De acordo com o Banco Central, de janeiro a março a diferença entre aplicações e resgates das poupanças (a chamada captação líquida) foi 49% inferior à registrada no mesmo período de 2013. Se comparada aos últimos três meses do ano passado, o tombo é ainda maior: 76%.
No atual panorama macroeconômico, o retorno da poupança tende a empatar ou até ficar abaixo da inflação. “A poupança renderá cerca de 6,5% ao ano e a inflação já está girando em torno disso”, alerta o diretor da Easyinvest Título Corretora, Amerson Magalhães.
Caso o cenário se mantenha, haverá perdas do poder de compra dessas aplicações. Quem investiu qualquer quantia na poupança em 1º janeiro, por exemplo, já está perdendo. “No acumulado de 2014, a caderneta rendeu 1,73% ante uma inflação de 2,17%”, compara o pesquisador do Instituto Assaf, Fabiano Guasti Lima.
A regra da poupança mudou em 2012. Hoje, quando a taxa Selic está em 8,5% ao ano ou abaixo desse nível, a caderneta rende 70% do juro básico mais a variação da Taxa Referencial (TR). Acima disso – caso do atual momento – a poupança rende 0,5% ao mês ou 6,38% ao ano, fora a TR.
Em 12 meses, a Selic subiu 3,5 pontos, para 11% ao ano, o que ajuda a aumentar um pouco o rendimento da TR. Ainda não há consenso no mercado sobre a continuidade da alta do juro básico, mas, de todo modo, novas elevações não devem ter impacto significativo na TR a ponto de melhorar a situação da poupança.
A estimativa é que fundos DI com taxa de administração de até 1% já superem os rendimentos da caderneta.

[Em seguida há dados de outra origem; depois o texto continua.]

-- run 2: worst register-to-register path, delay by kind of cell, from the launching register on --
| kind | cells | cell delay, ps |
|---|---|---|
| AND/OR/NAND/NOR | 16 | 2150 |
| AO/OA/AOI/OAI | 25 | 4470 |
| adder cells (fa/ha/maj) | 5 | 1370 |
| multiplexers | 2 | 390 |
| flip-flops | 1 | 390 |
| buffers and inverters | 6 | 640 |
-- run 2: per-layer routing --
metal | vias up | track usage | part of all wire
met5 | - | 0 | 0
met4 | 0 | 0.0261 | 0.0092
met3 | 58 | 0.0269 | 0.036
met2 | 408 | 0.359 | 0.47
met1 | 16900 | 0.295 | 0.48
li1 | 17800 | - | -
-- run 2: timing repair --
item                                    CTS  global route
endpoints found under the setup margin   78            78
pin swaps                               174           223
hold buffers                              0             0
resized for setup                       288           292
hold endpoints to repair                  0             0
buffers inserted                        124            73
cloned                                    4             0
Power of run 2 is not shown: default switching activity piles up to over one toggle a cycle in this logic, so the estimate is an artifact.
--- src/rtl/mcCtrlPkg.sv ---
package mcCtrlPkg;

  localparam int STATE_W = 4;

  typedef enum logic [STATE_W-1:0] {
    ST_FETCH    = 4'd0,
    ST_DECODE   = 4'd1,
    ST_MEMADDR  = 4'd2,
    ST_MEMREAD  = 4'd3,
    ST_LOADWB   = 4'd4,
    ST_MEMWRITE = 4'd5,
    ST_EXEC     = 4'd6,
    ST_RWB      = 4'd7,
    ST_BRANCH   = 4'd8,
    ST_JUMP     = 4'd9,
    ST_UNDEF    = 4'd10,
    ST_OVF      = 4'd11
  } ctrlState_t;

  typedef enum logic [2:0] {
    CL_MEM    = 3'd0,
    CL_RTYPE  = 3'd1,
    CL_BRANCH = 3'd2,
    CL_JUMP   = 3'd3,
    CL_BAD    = 3'd4
  } insnClass_t;

  // ALU operation codes
  localparam logic [1:0] ALU_ADD  = 2'b00;
  localparam logic [1:0] ALU_SUB  = 2'b01;
  localparam logic [1:0] ALU_FUNC = 2'b10;

  // operand B selects
  localparam logic [1:0] SRCB_REG   = 2'b00;
  localparam logic [1:0] SRCB_FOUR  = 2'b01;
  localparam logic [1:0] SRCB_IMM   = 2'b10;
  localparam logic [1:0] SRCB_IMMSH = 2'b11;

  // next-PC selects
  localparam logic [1:0] PCSRC_ALU     = 2'b00;
  localparam logic [1:0] PCSRC_ALUOUT  = 2'b01;
  localparam logic [1:0] PCSRC_JUMP    = 2'b10;
  localparam logic [1:0] PCSRC_HANDLER = 2'b11;

  localparam logic CAUSE_UNDEF = 1'b0;
  localparam logic CAUSE_OVF   = 1'b1;

  typedef struct packed {
    logic       pcWrite;
    logic       pcWriteCond;
    logic       irWrite;
    logic       regWrite;
    logic       memRead;
    logic       memWrite;
    logic       memAddrSel;
    logic       wbFromMem;
    logic       destFromRd;
    logic       aluSrcA;
    logic [1:0] aluSrcB;
    logic [1:0] aluOp;
    logic [1:0] pcSource;
    logic       epcWrite;
    logic       causeWrite;
    logic       causeCode;
  } ctrlStrobes_t;

endpackage
--- src/rtl/intc_src_regs.sv ---
// Per-source priority registers and software pending flags.
// Produces the pending vector: the low NUM_SW entries come from software
// flags, the rest follow the level inputs directly.
// Assumes: NUM_SRC > NUM_SW, strobes are single-cycle pulses from the bus side.
module intc_src_regs #(
    parameter int NUM_SRC = 128,
    parameter int NUM_SW  = 8,
    parameter int PRIO_W  = 4,
    parameter int IDX_W   = $clog2(NUM_SRC)
) (
    input  logic                             clk,
    input  logic                             rst_n,
    input  logic [NUM_SRC-NUM_SW-1:0]        hw_src,
    input  logic [NUM_SW-1:0]                sw_set,
    input  logic [NUM_SW-1:0]                sw_clr,
    input  logic                             prio_we,
    input  logic [IDX_W-1:0]                 prio_idx,
    input  logic [PRIO_W-1:0]                prio_val,
    output logic [NUM_SRC-1:0][PRIO_W-1:0]   prio_q,
    output logic [NUM_SRC-1:0]               pend
);

    logic [NUM_SW-1:0] sw_q;

    // Priority table: one write port, cleared to disabled on reset
    always_ff @(posedge clk) begin
        if (!rst_n)       prio_q           <= '0;
        else if (prio_we) prio_q[prio_idx] <= prio_val;
    end

    // Software pending flags: set dominates clear
    always_ff @(posedge clk) begin
        if (!rst_n) sw_q <= '0;
        else        sw_q <= sw_set | (sw_q & ~sw_clr);
    end

    // Pending vector: software flags below, level inputs above
    always_comb pend = {hw_src, sw_q};

    p_sw_hold_r6: assert property (@(posedge clk) disable iff (!rst_n)
        (sw_set == '0 && sw_clr == '0) |=> $stable(sw_q));

    p_sw_set_r6: assert property (@(posedge clk) disable iff (!rst_n)
        (sw_set != '0) |=> ((sw_q & $past(sw_set)) == $past(sw_set)));

    p_prio_write_r3: assert property (@(posedge clk) disable iff (!rst_n)
        prio_we |=> (prio_q[$past(prio_idx)] == $past(prio_val)));

endmodule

Pelos dados da Associação Brasileira de Entidades dos Mercados Financeiro e de Capitais (Anbima), a taxa média dos fundos referenciados DI em janeiro era de 0,73% (para qualquer cliente). Só para varejo a média era maior: 1,17%. Aplicações atreladas à inflação também vivem uma boa fase e ajudam a tirar o brilho da poupança.
Alternativas
Com preços e juros subindo, especialistas indicam produtos que ofereçam maiores possibilidades de ganho. “Com o aumento da inflação, o investidor precisa tomar bastante cuidado”, diz Magalhães, da Easyinvest.

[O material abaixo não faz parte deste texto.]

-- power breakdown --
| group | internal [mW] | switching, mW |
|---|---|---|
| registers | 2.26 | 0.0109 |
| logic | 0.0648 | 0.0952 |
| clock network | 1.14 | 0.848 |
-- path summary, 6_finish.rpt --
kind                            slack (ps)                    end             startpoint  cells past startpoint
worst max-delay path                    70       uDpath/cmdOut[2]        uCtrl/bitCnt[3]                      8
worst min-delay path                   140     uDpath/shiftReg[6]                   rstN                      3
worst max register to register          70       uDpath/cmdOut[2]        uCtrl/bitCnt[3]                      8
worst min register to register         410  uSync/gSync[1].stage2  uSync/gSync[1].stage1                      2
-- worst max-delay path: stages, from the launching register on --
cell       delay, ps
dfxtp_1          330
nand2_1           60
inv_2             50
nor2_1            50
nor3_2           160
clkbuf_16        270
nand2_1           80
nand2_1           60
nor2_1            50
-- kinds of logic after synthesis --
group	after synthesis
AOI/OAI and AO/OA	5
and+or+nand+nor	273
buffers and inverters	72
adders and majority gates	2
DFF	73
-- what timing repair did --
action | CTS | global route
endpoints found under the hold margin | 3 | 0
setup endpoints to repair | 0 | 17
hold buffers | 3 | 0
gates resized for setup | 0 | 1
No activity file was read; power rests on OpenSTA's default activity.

Ele destaca a segurança trazida por carteiras mais diversificadas de investimento. “O ideal é fazer um mix, comparando liquidez e rentabilidade”. Mas, caso os preços se mantenham em alta, a tática pode não adiantar. “Não há garantia de bater a inflação mesmo diversificando as aplicações”, diz o administrador de investimentos, Fábio Colombo.
De uma forma ou de outra, entre as alternativas à poupança está o Tesouro Direto. Os títulos públicos atrelados à inflação – Notas do Tesouro Nacional Série B (NTN-B) e Série B Principal (NTN-B Principal) – atualmente pagam juro fixo a partir de 6% ao ano mais a variação do IPCA. Ou seja, o investidor fica protegido do aumento dos preços e tem um ganho real de 6% ou mais.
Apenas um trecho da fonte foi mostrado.